Wenn Sie wirklich wissen möchten was Südtirol ausmacht, sollten Sie es sich nicht nehmen lassen vor Ort einen der bedeutendsten Weine aus Südtirol zu kosten: den Lagrein. Die Geschichte der roten Rebsorte reicht bis ins 14. Jahrhundert zurück. 1379 wurde der sogenannte "bonum Lagrinum" erstmals in einer Traminer Urkunde erwähnt. Auch eine Bozener Quelle von 1498 nennt den Wein aus Südtirol. Diese beiden Quellen beziehen sich jedoch auf den "Weißen Lagrein", der vom Mittelalter bis in die Neuzeit einer der bedeutendsten Südtiroler Weine war. Der rote Lagrein wird erstmals in einer Landesordnung aus dem Jahr 1525 erwähnt. Auch in den Urkunden des Benediktinerklosters Muri bei Bozen wird der Lagrein erwähnt.

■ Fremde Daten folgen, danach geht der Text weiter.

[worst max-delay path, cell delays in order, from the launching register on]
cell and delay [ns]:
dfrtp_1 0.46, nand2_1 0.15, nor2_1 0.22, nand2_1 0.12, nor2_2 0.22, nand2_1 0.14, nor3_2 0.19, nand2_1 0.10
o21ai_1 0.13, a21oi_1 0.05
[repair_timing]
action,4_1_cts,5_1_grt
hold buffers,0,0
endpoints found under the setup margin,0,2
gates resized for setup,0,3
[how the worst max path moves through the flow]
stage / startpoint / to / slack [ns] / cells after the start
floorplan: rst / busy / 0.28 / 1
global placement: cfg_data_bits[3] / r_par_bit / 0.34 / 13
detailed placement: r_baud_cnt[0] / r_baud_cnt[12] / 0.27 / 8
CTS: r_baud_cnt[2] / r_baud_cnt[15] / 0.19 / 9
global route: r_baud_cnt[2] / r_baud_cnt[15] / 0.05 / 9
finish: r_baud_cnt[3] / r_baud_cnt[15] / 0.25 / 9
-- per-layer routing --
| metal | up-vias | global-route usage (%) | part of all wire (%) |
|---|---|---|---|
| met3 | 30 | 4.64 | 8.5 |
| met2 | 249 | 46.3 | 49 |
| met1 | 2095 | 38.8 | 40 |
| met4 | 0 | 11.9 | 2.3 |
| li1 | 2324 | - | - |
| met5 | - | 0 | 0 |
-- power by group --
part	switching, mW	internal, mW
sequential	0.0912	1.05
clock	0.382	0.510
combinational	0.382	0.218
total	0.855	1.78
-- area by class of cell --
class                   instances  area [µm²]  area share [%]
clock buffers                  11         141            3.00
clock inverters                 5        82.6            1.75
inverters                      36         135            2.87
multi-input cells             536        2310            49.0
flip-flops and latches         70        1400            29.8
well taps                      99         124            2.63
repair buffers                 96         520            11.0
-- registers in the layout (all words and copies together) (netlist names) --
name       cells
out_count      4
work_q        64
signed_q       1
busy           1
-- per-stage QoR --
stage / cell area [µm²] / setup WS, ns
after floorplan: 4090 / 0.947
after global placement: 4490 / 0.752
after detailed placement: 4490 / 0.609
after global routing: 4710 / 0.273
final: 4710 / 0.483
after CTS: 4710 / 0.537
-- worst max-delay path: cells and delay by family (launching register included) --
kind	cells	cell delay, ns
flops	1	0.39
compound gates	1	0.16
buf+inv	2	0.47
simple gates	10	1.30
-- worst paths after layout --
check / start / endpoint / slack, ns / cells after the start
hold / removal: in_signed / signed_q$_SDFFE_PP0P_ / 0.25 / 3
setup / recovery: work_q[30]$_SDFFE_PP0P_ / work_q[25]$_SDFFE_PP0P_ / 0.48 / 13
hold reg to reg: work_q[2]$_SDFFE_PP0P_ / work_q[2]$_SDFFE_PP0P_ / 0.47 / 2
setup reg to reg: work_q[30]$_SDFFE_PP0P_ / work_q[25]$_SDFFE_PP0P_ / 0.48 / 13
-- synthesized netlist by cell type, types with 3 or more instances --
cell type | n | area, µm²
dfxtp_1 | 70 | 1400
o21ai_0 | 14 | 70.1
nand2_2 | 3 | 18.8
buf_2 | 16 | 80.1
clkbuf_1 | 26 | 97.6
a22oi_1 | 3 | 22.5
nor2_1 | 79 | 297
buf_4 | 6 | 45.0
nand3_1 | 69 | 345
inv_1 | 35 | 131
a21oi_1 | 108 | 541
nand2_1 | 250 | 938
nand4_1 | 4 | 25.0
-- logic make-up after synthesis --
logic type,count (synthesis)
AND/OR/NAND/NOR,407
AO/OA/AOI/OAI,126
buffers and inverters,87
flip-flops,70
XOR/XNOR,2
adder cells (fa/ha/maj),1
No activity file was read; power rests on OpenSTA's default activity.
`config.mk`:
```
export PLATFORM = sky130hd
export DESIGN_NAME = memoria_principal_resp
export DESIGN_NICKNAME = d
export VERILOG_FILES = /design/src/rtl/memoria_pkg.sv /design/src/rtl/memoria_array.sv /design/src/rtl/memoria_principal_resp.sv
export SDC_FILE = /design/constraint.sdc
export NUM_CORES = 1
export LEC_CHECK = 0
export CAP_MARGIN = 5
export CORE_MARGIN = 1
export CORE_UTILIZATION = 50
export CTS_CLUSTER_DIAMETER = 100
export DETAILED_ROUTE_END_ITERATION = 8
export PLACE_DENSITY = 0.68
export SYNTH_ARGS = -nofsm -noshare
export SYNTH_HDL_FRONTEND = slang
export SYNTH_HIERARCHICAL = 1
export SYNTH_SLANG_ARGS = --single-unit
```
`constraint.sdc`:
```
create_clock -name clock -period 2.81 [get_ports clock]
set_clock_uncertainty 0.05 [all_clocks]
set_input_delay 0.4215 -clock clock [delete_from_list [all_inputs] [get_ports clock]]
set_output_delay 0.4215 -clock clock [all_outputs]
set_load 0.03 [all_outputs]
```
`src/rtl/memoria_pkg.sv`:
```
// Shared definitions for the cache/memory interface: responder FSM states and
// the default word/address widths used by both the cache controller and memory.
package memoria_pkg;

    localparam int unsigned MEM_DATA_W = 3;
    localparam int unsigned MEM_ADDR_W = 5;

    typedef enum logic [1:0] {
        IDLE,
        WB_WAIT,
        RD_WAIT,
        RESP
    } mem_state_e;

endpackage

```
`src/rtl/memoria_array.sv`:
```
// Main-memory word store: synchronous write, combinational read,
// synchronous clear of every word on reset.
module memoria_array #(
    parameter int unsigned DATA_W = 3,
    parameter int unsigned ADDR_W = 5
) (
    input  logic              i_clk,
    input  logic              i_rst,
    input  logic              i_we,
    input  logic [ADDR_W-1:0] i_waddr,
    input  logic [DATA_W-1:0] i_wdata,
    input  logic [ADDR_W-1:0] i_raddr,
    output logic [DATA_W-1:0] o_rdata
);

    localparam int unsigned DEPTH = 2 ** ADDR_W;

    logic [DATA_W-1:0] r_mem [DEPTH];

    always_ff @(posedge i_clk) begin
        if (i_rst) begin
            for (int unsigned i = 0; i < DEPTH; i++) begin
                r_mem[i] <= '0;
            end
        end else if (i_we) begin
            r_mem[i_waddr] <= i_wdata;
        end
    end

    assign o_rdata = r_mem[i_raddr];

endmodule

```
`src/rtl/memoria_principal_resp.sv`:
```
// Memory-side responder: optional victim write-back then optional fill read,
// each phase taking LATENCY cycles, completed by a one-cycle ack.
module memoria_principal_resp
    import memoria_pkg::*;
#(
    parameter int unsigned DATA_W  = MEM_DATA_W,
    parameter int unsigned ADDR_W  = MEM_ADDR_W,
    parameter int unsigned LATENCY = 2
) (
    input  logic              clock,
    input  logic              reset,
    input  logic              req,
    input  logic              req_wb,
    input  logic              req_fill,
    input  logic [ADDR_W-1:0] wb_addr,
    input  logic [DATA_W-1:0] wb_data,
    input  logic [ADDR_W-1:0] fill_addr,
    output logic              busy,
    output logic              ack,
    output logic [DATA_W-1:0] fill_data
);

    if (LATENCY < 1 || LATENCY > 15) begin : g_bad_latency
        $fatal(1, "memoria_principal_resp: LATENCY must be in 1..15");
    end

    localparam logic [3:0] CNT_LOAD = 4'(LATENCY - 1);

    mem_state_e        r_state, w_next_state;
    logic [3:0]        r_cnt, w_cnt_next;
    logic              r_busy, r_ack;
    logic [DATA_W-1:0] r_fill_data;

    logic              r_wb, r_fill;
    logic [ADDR_W-1:0] r_wb_addr, r_fill_addr;
    logic [DATA_W-1:0] r_wb_data;

    logic              w_capture, w_we, w_load_fill;
    logic [DATA_W-1:0] w_rdata;

    memoria_array #(
        .DATA_W(DATA_W),
        .ADDR_W(ADDR_W)
    ) u_array (
        .i_clk  (clock),
        .i_rst  (reset),
        .i_we   (w_we),
        .i_waddr(r_wb_addr),
        .i_wdata(r_wb_data),
        .i_raddr(r_fill_addr),
        .o_rdata(w_rdata)
    );

    always_comb begin
        w_next_state = r_state;
        w_cnt_next   = r_cnt;
        w_capture    = 1'b0;
        w_we         = 1'b0;
        w_load_fill  = 1'b0;
        case (r_state)
            IDLE: begin
                // Routing uses the live request bits since they are captured on this same edge
                if (req) begin
                    w_capture  = 1'b1;
                    w_cnt_next = CNT_LOAD;
                    if (req_wb)        w_next_state = WB_WAIT;
                    else if (req_fill) w_next_state = RD_WAIT;
                    else               w_next_state = RESP;
                end
            end
            WB_WAIT: begin
                if (r_cnt == 4'd0) begin
                    w_we = 1'b1;
                    if (r_fill) begin
                        w_next_state = RD_WAIT;
                        w_cnt_next   = CNT_LOAD;
                    end else begin
                        w_next_state = RESP;
                    end
                end else begin
                    w_cnt_next = r_cnt - 4'd1;
                end
            end
            RD_WAIT: begin
                if (r_cnt == 4'd0) begin
                    w_load_fill  = 1'b1;
                    w_next_state = RESP;
                end else begin
                    w_cnt_next = r_cnt - 4'd1;
                end
            end
            RESP: begin
                w_next_state = IDLE;
            end
            default: begin
                w_next_state = IDLE;
            end
        endcase
    end

    always_ff @(posedge clock) begin
        if (reset) begin
            r_state     <= IDLE;
            r_cnt       <= '0;
            r_busy      <= 1'b0;
            r_ack       <= 1'b0;
            r_fill_data <= '0;
            r_wb        <= 1'b0;
            r_fill      <= 1'b0;
            r_wb_addr   <= '0;
            r_wb_data   <= '0;
            r_fill_addr <= '0;
        end else begin
            r_state <= w_next_state;
            r_cnt   <= w_cnt_next;
            r_busy  <= (w_next_state != IDLE);
            r_ack   <= (w_next_state == RESP);
            if (w_capture) begin
                r_wb        <= req_wb;
                r_fill      <= req_fill;
                r_wb_addr   <= wb_addr;
                r_wb_data   <= wb_data;
                r_fill_addr <= fill_addr;
            end
            if (w_load_fill) begin
                r_fill_data <= w_rdata;
            end
        end
    end

    assign busy      = r_busy;
    assign ack       = r_ack;
    assign fill_data = r_fill_data;

endmodule

```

Ursprünglich stammt der Wein aus dem Lagarina-Tal, wodurch sich der Name "Lagrein" erklärt. Der Südtiroler Lagrein stammt von der Rebsorte Teroldego und einer noch unbekannten zweiten Rebsorte ab. Die Mischung dieser beiden Rebsorten zeichnet sich vor allem durch eine kräftige Farbe und körperreiche Weine aus, die nach einem Hauch Pflaume schmecken und wenig Tannin enthalten. Heutzutage werden aus den Lagrein-Trauben sowohl Rot-, als auch Roséweine gekeltert, die auch unter den Namen Lagrein Kretzer, Lagrein Rosato, Lagrein Dunkel und Lagrein scuro bekannt sind. Besonders bekannte Anbaugebiete sind die Lagen rund um den Bozener Stadtteil Gries, aber auch die Talebene östlich von Bozen liefert in den letzten Jahren zunehmend guten Wein. Seit Mitte der 90er Jahre bekommt man den Lagrein in Südtirol hauptsächlich als Lagrein Dunkel oder als zwei Jahre gelagerten Riserva. Und den sollten sie sich auf gar keinen Fall entgehen lassen!